To all united in isolation
Plans have been laid, ideas are hatching and the sun is shining so most of them can wait until another day. One scheme of my mother’s is to grow a new lawn, well regrow half of our lawn at least. The half that surrounds the bird bath is mysteriously far more luscious, possibly due to the Robins who appear to be attempting to doggy paddle through the inch deep water, thus routinely emptying the bath in a manner familiar to anyone who has given a toddler a bath whilst waring nice clean clothes. We have identified two large patches of barren turf that my father has excavated. It looked like hard work so I stayed safely on the exercise bike, [which is still miraculously working in spite of being exposed to British spring], and listened to an audio book so I could pretend I would have offered to help, “if only I’d noticed”. The next stage of the operation was for my mother to carefully fill in the crater with layers of compost and top soil, methodically sprinkle grass seed in the exact pattern described in the manual, and drag a rake through the whole precisely structured setup. Then, the very same birds who water half the lawn for us must at all costs be kept away from the newly planted seeds. I say at any cost, we have put down some plastic netting and we hope that’s enough, we haven’t started employing the neighbours’ children to stand on chairs and watch over the fence so they can scream at any bird landing on our seedlings… yet.

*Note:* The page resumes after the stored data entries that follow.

$ cat flow/constraint.sdc
current_design ahb_text_vram_bridge

set clk_period 2.8
set clk_io_pct 0.2

create_clock -name clk0 -period $clk_period [get_ports {HCLK}]

set non_clock_inputs [all_inputs -no_clocks]
set_input_delay [expr $clk_period * $clk_io_pct] -clock clk0 $non_clock_inputs
set_output_delay [expr $clk_period * $clk_io_pct] -clock clk0 [all_outputs]
$ cat flow/design.v
module ahb_text_vram_bridge #(
    parameter BASE_ADDR  = 32'h40000000,   
    parameter ADDR_WIDTH = 15,              
    parameter MEM_SIZE   = 32'h4B00         
)(
    input  wire        HCLK,
    input  wire        HRESETn,
    input  wire        HSEL,                
    input  wire [31:0] HADDR,               
    input  wire [31:0] HWDATA,              
    input  wire        HWRITE,              
    input  wire [1:0]  HTRANS,              
    input  wire [2:0]  HSIZE,               
    input  wire [2:0]  HBURST,              
    input  wire        HREADY,              
    output reg  [31:0] HRDATA,              
    output reg         HREADYOUT,           
    output reg  [1:0]  HRESP,               
    output wire        cpu_clk,             
    output reg         cpu_we,              
    output reg  [ADDR_WIDTH-1:0] cpu_addr,  
    output reg  [7:0]  cpu_wdata,           
    input  wire [7:0]  cpu_rdata            
);
    localparam HTRANS_IDLE   = 2'b00;
    localparam HTRANS_BUSY   = 2'b01;
    localparam HTRANS_NONSEQ = 2'b10;
    localparam HTRANS_SEQ    = 2'b11;
    localparam HBURST_SINGLE = 3'b000;
    localparam HBURST_INCR   = 3'b001;
    localparam HBURST_WRAP4  = 3'b010;
    localparam HBURST_INCR4  = 3'b011;
    localparam HBURST_WRAP8  = 3'b100;
    localparam HBURST_INCR8  = 3'b101;
    localparam HBURST_WRAP16 = 3'b110;
    localparam HBURST_INCR16 = 3'b111;
    localparam HSIZE_BYTE = 3'b000;   
    localparam HSIZE_HALF = 3'b001;   
    localparam HSIZE_WORD = 3'b010;   
    localparam HRESP_OKAY  = 2'b00;
    localparam HRESP_ERROR = 2'b01;
    reg [31:0] addr_reg;
    reg        write_reg;
    reg [2:0]  size_reg;
    reg        trans_valid_reg;
    reg        error_reg;
    reg        error_resp_reg;   
    wire [31:0] addr_offset;
    wire        addr_valid;
    wire        trans_valid;
    wire        wrap_burst;
    wire        addr_error;    
    wire [1:0] byte_lane;
    assign cpu_clk = HCLK;
    assign trans_valid = HSEL && HREADY && (HTRANS == HTRANS_NONSEQ || HTRANS == HTRANS_SEQ);
    assign wrap_burst = (HBURST == HBURST_WRAP4 || HBURST == HBURST_WRAP8 || HBURST == HBURST_WRAP16);
    assign addr_offset = HADDR - BASE_ADDR;
    assign addr_valid  = (HADDR >= BASE_ADDR) && (addr_offset < MEM_SIZE);
    assign addr_error = !addr_valid || wrap_burst;
    assign byte_lane = addr_reg[1:0];
    always @(posedge HCLK or negedge HRESETn) begin
        if (!HRESETn) begin
            addr_reg        <= 32'h0;
            write_reg       <= 1'b0;
            size_reg        <= 3'b0;
            trans_valid_reg <= 1'b0;
            error_reg       <= 1'b0;
            error_resp_reg  <= 1'b0;
        end else begin
            if (trans_valid) begin
                addr_reg        <= HADDR;
                write_reg       <= HWRITE;
                size_reg        <= HSIZE;
                trans_valid_reg <= 1'b1;
                error_reg       <= addr_error;
            end else begin
                trans_valid_reg <= 1'b0;
                error_reg       <= 1'b0;
            end
            error_resp_reg <= error_reg;
        end
    end
    always @(*) begin
        cpu_addr = addr_reg[ADDR_WIDTH-1:0];
    end
    always @(*) begin
        case (size_reg)
            HSIZE_BYTE: begin
                case (byte_lane)
                    2'b00: cpu_wdata = HWDATA[7:0];
                    2'b01: cpu_wdata = HWDATA[15:8];
                    2'b10: cpu_wdata = HWDATA[23:16];
                    2'b11: cpu_wdata = HWDATA[31:24];
                endcase
            end
            HSIZE_HALF: begin
                case (byte_lane[1])
                    1'b0: cpu_wdata = HWDATA[7:0];
                    1'b1: cpu_wdata = HWDATA[23:16];
                endcase
            end
            HSIZE_WORD: begin
                cpu_wdata = HWDATA[7:0];
            end
            default: begin
                cpu_wdata = HWDATA[7:0];
            end
        endcase
    end
    always @(*) begin
        if (trans_valid_reg && write_reg && !error_reg) begin
            cpu_we = 1'b1;
        end else begin
            cpu_we = 1'b0;
        end
    end
    always @(*) begin
        if (trans_valid_reg && !write_reg && !error_reg) begin
            case (size_reg)
                HSIZE_BYTE: begin
                    case (byte_lane)
                        2'b00: HRDATA = {24'h0, cpu_rdata};
                        2'b01: HRDATA = {16'h0, cpu_rdata, 8'h0};
                        2'b10: HRDATA = {8'h0, cpu_rdata, 16'h0};
                        2'b11: HRDATA = {cpu_rdata, 24'h0};
                    endcase
                end
                HSIZE_HALF: begin
                    case (byte_lane[1])
                        1'b0: HRDATA = {16'h0, 8'h0, cpu_rdata};
                        1'b1: HRDATA = {8'h0, cpu_rdata, 16'h0};
                    endcase
                end
                HSIZE_WORD: begin
                    HRDATA = {24'h0, cpu_rdata};
                end
                default: begin
                    HRDATA = {24'h0, cpu_rdata};
                end
            endcase
        end else begin
            HRDATA = 32'h0;
        end
    end
    always @(*) begin
        if (error_reg || error_resp_reg) begin
            HRESP = HRESP_ERROR;
        end else begin
            HRESP = HRESP_OKAY;
        end
    end
    always @(*) begin
        if (error_reg && !error_resp_reg) begin
            HREADYOUT = 1'b0;
        end else begin
            HREADYOUT = 1'b1;
        end
    end
endmodule
$ cat flow/run.sh
#!/bin/bash
# OpenROAD 26Q1-2900-gdf79404cd8, Yosys 0.63+post, stock flow scripts
make -C /OpenROAD-flow-scripts/flow DESIGN_CONFIG=/design/flow/config.mk WORK_HOME=/design/flow/orfs finish
$ cat flow/config.mk
export PLATFORM = sky130hd
export DESIGN_NAME = ahb_text_vram_bridge
export DESIGN_NICKNAME = ahb_text_vram_bridge
export VERILOG_FILES = /design/flow/design.v
export SDC_FILE = /design/flow/constraint.sdc
export NUM_CORES = 4
export LEC_CHECK = 1
export CORE_AREA = 10 10 98 98
export DIE_AREA = 0 0 108 108
==> qor.csv <==
stage,metric,value,unit
hold_path,hold_depth,0,
synth,ys_types,38,
synth,yosys_area,1800,um^2
final_timing,fin_ws,0.07213,ns
synth,ys_sh_simple,0.2342,
global_routing,antenna_found_initial,0,
finish,finalNonFillerCells,449,
hold_path,hold_path.class,reg2reg,
setup_path,worstSetupPathType,in2out,
setup_path,critPathLaunchType,primary input,
power,leakagePower,0.001376,uW
floorplan,dieArea,11660,um^2
finish,fin_util,0.4619,
synth,syn_area,1800,um^2
synth,yosysTopAreaCell,dfrtp_1,
synth,ys_cells,205,
final_timing,maxSlewViolCount,0,
floorplan,coreArea,7647,um^2
cts,insertion_delay,0.36,ns
final_timing,finalCritPeriodShare,0.9742,
placed_design,dp_cells,436,
setup_path,cp.arrival,2.17,ns
route,drt-wirelength-per-cell,16.65,um
setup_path,worstPathMaxFanout,4,
synth,synth_xor_xnor_area_share,0,
setup_path,slowest_delay,0.55,ns
synth,yosysSeqAreaShare,0.3058,
power,peakVddDrop,526.4,uV
route,firstDrtPassIters,4,
floorplan,row_count,32,
final_timing,rsz0062_at_grt,false,
final_timing,slew_headroom,0.4873,
setup_path,rr_worst_depth,2,
synth,syn_area_per_cell,8.783,um^2
route,ant_nets,0,
placed_design,pre_cts_ws,0.09438,ns
finish,largest_register_ff_count,15,
global_routing,grt_start_max_net_pins,40,
synth,yosys-top-cells-count,"nor2_1, a21oi_1, dfrtp_1, mux2_2, buf_2",
synth,flop_cell,dfrtp_1,
route,vias,2050,
route,routed_wl,7.475,mm
synth,synth.top_cell.area_share,0.3058,
global_routing,track_usage,0.1154,
final_timing,setup_viol,0,
floorplan,io_pins,145,
route,routed_via_density,4.566,
final_timing,setup_tns,0,ns
outcome,status,"complete, no violations",
final_timing,fin_crit,2.728,ns
synth,edf_count,0,
final_timing,skew,0.00007699,ns
finish,drive_gt1_frac,0.1787,
placed_design,port-buffer-count,142,
synth,synth_cells,205,
job,warning_count,27,
setup_path,cp.required,2.24,ns
setup_path,slowest_stage,clkdlybuf4s50_1,
floorplan,fp_util,0.2354,
power,design_power_total,1458,uW
synth,synth_top_cell_by_count,nor2_1,
route,dr.first_iter.drc_count,89,
setup_path,end_kind,primary output,
route,antennaDiodeCount,0,
placed_design,globalplace.congestion,0.7434,
synth,ys_sh_aoi,0.2203,
finish,fillers,705,
global_routing,grt_pass1_vias,2029,
synth,ys_ff,22,
final_timing,hold_viol_final,0,
synth,ys_sh_adder,0,
placed_design,dp_hpwl,5.689,mm
power,power.density,412.9,nW/um^2
synth,ys_top_logic_family,simple AND/OR/NAND/NOR gates,
global_routing,grt_first_pass_wirelength,10.89,mm
route,drc,0,
cts,cts_tree,done,
finish,area_growth,96.18,%
floorplan,die_y,108,um
synth,topCellsByArea,"dfrtp_1, mux2_2, nor2_1",
global_routing,overflow,0,
setup_path,crit_chain,"clkdlybuf4s50_1, mux2i_1, a211o_1, a22oi_1, clkdlybuf4s50_1",
final_timing,tightest_slew,0.7667,ns
floorplan,fp.dieW,108,um
synth,synthArstFlopShare,1.000,
final_timing,fmax,366.6,MHz
synth,ys_warn_count,1,
cts,path_clk_slew,0.07,ns
setup_path,cpMostUsedCell,clkdlybuf4s50_1,
synth,mux_area_frac,0.1703,
job,drv_cap,0,
==> power by group <==
group,internal (uW),switching [uW]
sequential,373,44.0
combinational,454,267
clock,210,111
==> through the flow <==
| stage | area (um^2) | hold slack (ns) |
|---|---|---|
| global placement | 3302 | 0.4400 |
| floorplan | 1800 | 0.2644 |
| global route | 3532 | 0.5169 |
| finish | 3532 | 0.4920 |
| detailed placement | 3302 | 0.4480 |
| CTS | 3393 | 0.4604 |
==> cell families (layout without fill, tap and decap cells) <==
group,Yosys count,count (layout)
other,1,1
DFF,22,22
and+or+nand+nor,78,79
buffers and inverters,20,161
muxes,27,27
AOI/OAI and AO/OA,57,57
==> path summary, 6_finish.rpt <==
| path | startpoint | to | slack (ns) |
|---|---|---|---|
| setup / recovery | HWDATA[16] | cpu_wdata[0] | 0.07 |
| max in group asynchronous | HRESETn | addr_reg[7] | 1.56 |
| hold reg to reg | error_reg | error_resp_reg | 0.49 |
| min in group asynchronous | HRESETn | addr_reg[14] | 0.65 |
| setup reg to reg | addr_reg[1] | addr_reg[1] | 1.75 |
| hold / removal | error_reg | error_resp_reg | 0.49 |
==> worst max-delay path, delay by kind of cell <==
family                 cells  cell delay [ns]
AND-OR/OR-AND              2             0.47
buffers and inverters      2             1.05
multiplexers               1             0.09
==> routing by layer <==
metal / global-route usage / wire (um)
met4: 0.01240 / 39
met1: 0.1358 / 2990
met3: 0.04518 / 804
met2: 0.2004 / 3641
met5: 0 / 0
==> layout make-up <==
type / instances / area [um^2] / share of cell area
clock buffers: 7 / 92.59 / 0.02621
inverters: 1 / 3.754 / 0.001063
multi-input cells: 164 / 1186 / 0.3358
flip-flops and latches: 22 / 554.3 / 0.1569
well taps: 102 / 127.6 / 0.03613
repair buffers: 153 / 1568 / 0.4439
==> timing repair <==
item / CTS / global route
pin swaps: 0 / 4
gates cloned: 0 / 3
hold buffers: 0 / 0
hold endpoints to repair: 0 / 0
setup buffers: 0 / 4
setup endpoints to repair: 15 / 29
resized: 3 / 11
==> cell usage in the layout, fill, tap and decap left out, types with 8 or more instances in the layout <==
cell type        instances
a211o_1                  8
nor2_2                   9
and3b_1                  8
mux2_2                  19
nor2_1                  32
a21oi_1                 23
clkdlybuf4s50_1        141
dfrtp_1                 19
nand2_1                  9
Power and IR drop assume default switching activity.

Another ongoing project is my effort to train for the great British Bake Off. This weekend I learned a valuable lesson: Mary Berry recipes online are different to those in her books, different as in free and wrong! As a result, the gingerbread I was meant to roll out simply crumbled under the rolling pin. Fortunately my dear mother is fantastic in a crisis, [unless failed links to zoom are involved, at which point she becomes a wolverine capable of biting an IPad in two], so we packed the gingerbread crumble into a single baking tray and cut the shapes out of the resulting tray-bake. I decorated the surprisingly sturdy house with far too much royal icing and then, encouraged by my sister, I performed the first cut with my teeth. It took me several attempts since I miss-judged the orientation of the roofline but I was eventually able to “cut” a mouthful of mostly icing from the apex, providing the inhabitants with an unplanned sky light. The second was particularly interesting as I got both a larger dose of the very tasty gingerbread and a little extra texture from an inch of broken cocktail stick used to hold the roof in place. This appeared to be a load-bearing beam as the second “cut” quickly lead to structural collapse, giving rise to the question “what cowboy built this in the first place?”
I have posted the video of me savaging the gingerbread house on Facebook and hope to start a new fad of #FacePlantChalenge so if you are enjoying a cake or other confectionery at any point in the near future, please join me by videoing your techniques and tagging me in when you post them. I look forward to your videos.